To do: Go through the data and count the lines holding the string "default". Write only the number.

Material provided:
Background: an optimization exercise with open tools, aiming at small area, a short achievable clock period and few clock cycles per item. Do not read the settings as production practice. The RTL was checked by simulation tests, not by an equivalence proof against the original design. Power is estimated from default activity; no workload was simulated.

==> flow/design.v <==
module aes_sbox (
    input  wire [7:0] a,
    output reg  [7:0] y
);
    always @(*) begin
        case (a)
            8'h00: y = 8'h63;
            8'h01: y = 8'h7c;
            8'h02: y = 8'h77;
            8'h03: y = 8'h7b;
            8'h04: y = 8'hf2;
            8'h05: y = 8'h6b;
            8'h06: y = 8'h6f;
            8'h07: y = 8'hc5;
            8'h08: y = 8'h30;
            8'h09: y = 8'h01;
            8'h0a: y = 8'h67;
            8'h0b: y = 8'h2b;
            8'h0c: y = 8'hfe;
            8'h0d: y = 8'hd7;
            8'h0e: y = 8'hab;
            8'h0f: y = 8'h76;
            8'h10: y = 8'hca;
            8'h11: y = 8'h82;
            8'h12: y = 8'hc9;
            8'h13: y = 8'h7d;
            8'h14: y = 8'hfa;
            8'h15: y = 8'h59;
            8'h16: y = 8'h47;
            8'h17: y = 8'hf0;
            8'h18: y = 8'had;
            8'h19: y = 8'hd4;
            8'h1a: y = 8'ha2;
            8'h1b: y = 8'haf;
            8'h1c: y = 8'h9c;
            8'h1d: y = 8'ha4;
            8'h1e: y = 8'h72;
            8'h1f: y = 8'hc0;
            8'h20: y = 8'hb7;
            8'h21: y = 8'hfd;
            8'h22: y = 8'h93;
            8'h23: y = 8'h26;
            8'h24: y = 8'h36;
            8'h25: y = 8'h3f;
            8'h26: y = 8'hf7;
            8'h27: y = 8'hcc;
            8'h28: y = 8'h34;
            8'h29: y = 8'ha5;
            8'h2a: y = 8'he5;
            8'h2b: y = 8'hf1;
            8'h2c: y = 8'h71;
            8'h2d: y = 8'hd8;
            8'h2e: y = 8'h31;
            8'h2f: y = 8'h15;
            8'h30: y = 8'h04;
            8'h31: y = 8'hc7;
            8'h32: y = 8'h23;
            8'h33: y = 8'hc3;
            8'h34: y = 8'h18;
            8'h35: y = 8'h96;
            8'h36: y = 8'h05;
            8'h37: y = 8'h9a;
            8'h38: y = 8'h07;
            8'h39: y = 8'h12;
            8'h3a: y = 8'h80;
            8'h3b: y = 8'he2;
            8'h3c: y = 8'heb;
            8'h3d: y = 8'h27;
            8'h3e: y = 8'hb2;
            8'h3f: y = 8'h75;
            8'h40: y = 8'h09;
            8'h41: y = 8'h83;
            8'h42: y = 8'h2c;
            8'h43: y = 8'h1a;
            8'h44: y = 8'h1b;
            8'h45: y = 8'h6e;
            8'h46: y = 8'h5a;
            8'h47: y = 8'ha0;
            8'h48: y = 8'h52;
            8'h49: y = 8'h3b;
            8'h4a: y = 8'hd6;
            8'h4b: y = 8'hb3;
            8'h4c: y = 8'h29;
            8'h4d: y = 8'he3;
            8'h4e: y = 8'h2f;
            8'h4f: y = 8'h84;
            8'h50: y = 8'h53;
            8'h51: y = 8'hd1;
            8'h52: y = 8'h00;
            8'h53: y = 8'hed;
            8'h54: y = 8'h20;
            8'h55: y = 8'hfc;
            8'h56: y = 8'hb1;
            8'h57: y = 8'h5b;
            8'h58: y = 8'h6a;
            8'h59: y = 8'hcb;
            8'h5a: y = 8'hbe;
            8'h5b: y = 8'h39;
            8'h5c: y = 8'h4a;
            8'h5d: y = 8'h4c;
            8'h5e: y = 8'h58;
            8'h5f: y = 8'hcf;
            8'h60: y = 8'hd0;
            8'h61: y = 8'hef;
            8'h62: y = 8'haa;
            8'h63: y = 8'hfb;
            8'h64: y = 8'h43;
            8'h65: y = 8'h4d;
            8'h66: y = 8'h33;
            8'h67: y = 8'h85;
            8'h68: y = 8'h45;
            8'h69: y = 8'hf9;
            8'h6a: y = 8'h02;
            8'h6b: y = 8'h7f;
            8'h6c: y = 8'h50;
            8'h6d: y = 8'h3c;
            8'h6e: y = 8'h9f;
            8'h6f: y = 8'ha8;
            8'h70: y = 8'h51;
            8'h71: y = 8'ha3;
            8'h72: y = 8'h40;
            8'h73: y = 8'h8f;
            8'h74: y = 8'h92;
            8'h75: y = 8'h9d;
            8'h76: y = 8'h38;
            8'h77: y = 8'hf5;
            8'h78: y = 8'hbc;
            8'h79: y = 8'hb6;
            8'h7a: y = 8'hda;
            8'h7b: y = 8'h21;
            8'h7c: y = 8'h10;
            8'h7d: y = 8'hff;
            8'h7e: y = 8'hf3;
            8'h7f: y = 8'hd2;
            8'h80: y = 8'hcd;
            8'h81: y = 8'h0c;
            8'h82: y = 8'h13;
            8'h83: y = 8'hec;
            8'h84: y = 8'h5f;
            8'h85: y = 8'h97;
            8'h86: y = 8'h44;
            8'h87: y = 8'h17;
            8'h88: y = 8'hc4;
            8'h89: y = 8'ha7;
            8'h8a: y = 8'h7e;
            8'h8b: y = 8'h3d;
            8'h8c: y = 8'h64;
            8'h8d: y = 8'h5d;
            8'h8e: y = 8'h19;
            8'h8f: y = 8'h73;
            8'h90: y = 8'h60;
            8'h91: y = 8'h81;
            8'h92: y = 8'h4f;
            8'h93: y = 8'hdc;
            8'h94: y = 8'h22;
            8'h95: y = 8'h2a;
            8'h96: y = 8'h90;
            8'h97: y = 8'h88;
            8'h98: y = 8'h46;
            8'h99: y = 8'hee;
            8'h9a: y = 8'hb8;
            8'h9b: y = 8'h14;
            8'h9c: y = 8'hde;
            8'h9d: y = 8'h5e;
            8'h9e: y = 8'h0b;
            8'h9f: y = 8'hdb;
            8'ha0: y = 8'he0;
            8'ha1: y = 8'h32;
            8'ha2: y = 8'h3a;
            8'ha3: y = 8'h0a;
            8'ha4: y = 8'h49;
            8'ha5: y = 8'h06;
            8'ha6: y = 8'h24;
            8'ha7: y = 8'h5c;
            8'ha8: y = 8'hc2;
            8'ha9: y = 8'hd3;
            8'haa: y = 8'hac;
            8'hab: y = 8'h62;
            8'hac: y = 8'h91;
            8'had: y = 8'h95;
            8'hae: y = 8'he4;
            8'haf: y = 8'h79;
            8'hb0: y = 8'he7;
            8'hb1: y = 8'hc8;
            8'hb2: y = 8'h37;
            8'hb3: y = 8'h6d;
            8'hb4: y = 8'h8d;
            8'hb5: y = 8'hd5;
            8'hb6: y = 8'h4e;
            8'hb7: y = 8'ha9;
            8'hb8: y = 8'h6c;
            8'hb9: y = 8'h56;
            8'hba: y = 8'hf4;
            8'hbb: y = 8'hea;
            8'hbc: y = 8'h65;
            8'hbd: y = 8'h7a;
            8'hbe: y = 8'hae;
            8'hbf: y = 8'h08;
            8'hc0: y = 8'hba;
            8'hc1: y = 8'h78;
            8'hc2: y = 8'h25;
            8'hc3: y = 8'h2e;
            8'hc4: y = 8'h1c;
            8'hc5: y = 8'ha6;
            8'hc6: y = 8'hb4;
            8'hc7: y = 8'hc6;
            8'hc8: y = 8'he8;
            8'hc9: y = 8'hdd;
            8'hca: y = 8'h74;
            8'hcb: y = 8'h1f;
            8'hcc: y = 8'h4b;
            8'hcd: y = 8'hbd;
            8'hce: y = 8'h8b;
            8'hcf: y = 8'h8a;
            8'hd0: y = 8'h70;
            8'hd1: y = 8'h3e;
            8'hd2: y = 8'hb5;
            8'hd3: y = 8'h66;
            8'hd4: y = 8'h48;
            8'hd5: y = 8'h03;
            8'hd6: y = 8'hf6;
            8'hd7: y = 8'h0e;
            8'hd8: y = 8'h61;
            8'hd9: y = 8'h35;
            8'hda: y = 8'h57;
            8'hdb: y = 8'hb9;
            8'hdc: y = 8'h86;
            8'hdd: y = 8'hc1;
            8'hde: y = 8'h1d;
            8'hdf: y = 8'h9e;
            8'he0: y = 8'he1;
            8'he1: y = 8'hf8;
            8'he2: y = 8'h98;
            8'he3: y = 8'h11;
            8'he4: y = 8'h69;
            8'he5: y = 8'hd9;
            8'he6: y = 8'h8e;
            8'he7: y = 8'h94;
            8'he8: y = 8'h9b;
            8'he9: y = 8'h1e;
            8'hea: y = 8'h87;
            8'heb: y = 8'he9;
            8'hec: y = 8'hce;
            8'hed: y = 8'h55;
            8'hee: y = 8'h28;
            8'hef: y = 8'hdf;
            8'hf0: y = 8'h8c;
            8'hf1: y = 8'ha1;
            8'hf2: y = 8'h89;
            8'hf3: y = 8'h0d;
            8'hf4: y = 8'hbf;
            8'hf5: y = 8'he6;
            8'hf6: y = 8'h42;
            8'hf7: y = 8'h68;
            8'hf8: y = 8'h41;
            8'hf9: y = 8'h99;
            8'hfa: y = 8'h2d;
            8'hfb: y = 8'h0f;
            8'hfc: y = 8'hb0;
            8'hfd: y = 8'h54;
            8'hfe: y = 8'hbb;
            8'hff: y = 8'h16;
            default: y = 8'h00;
        endcase
    end
endmodule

Solution for this exercise: 2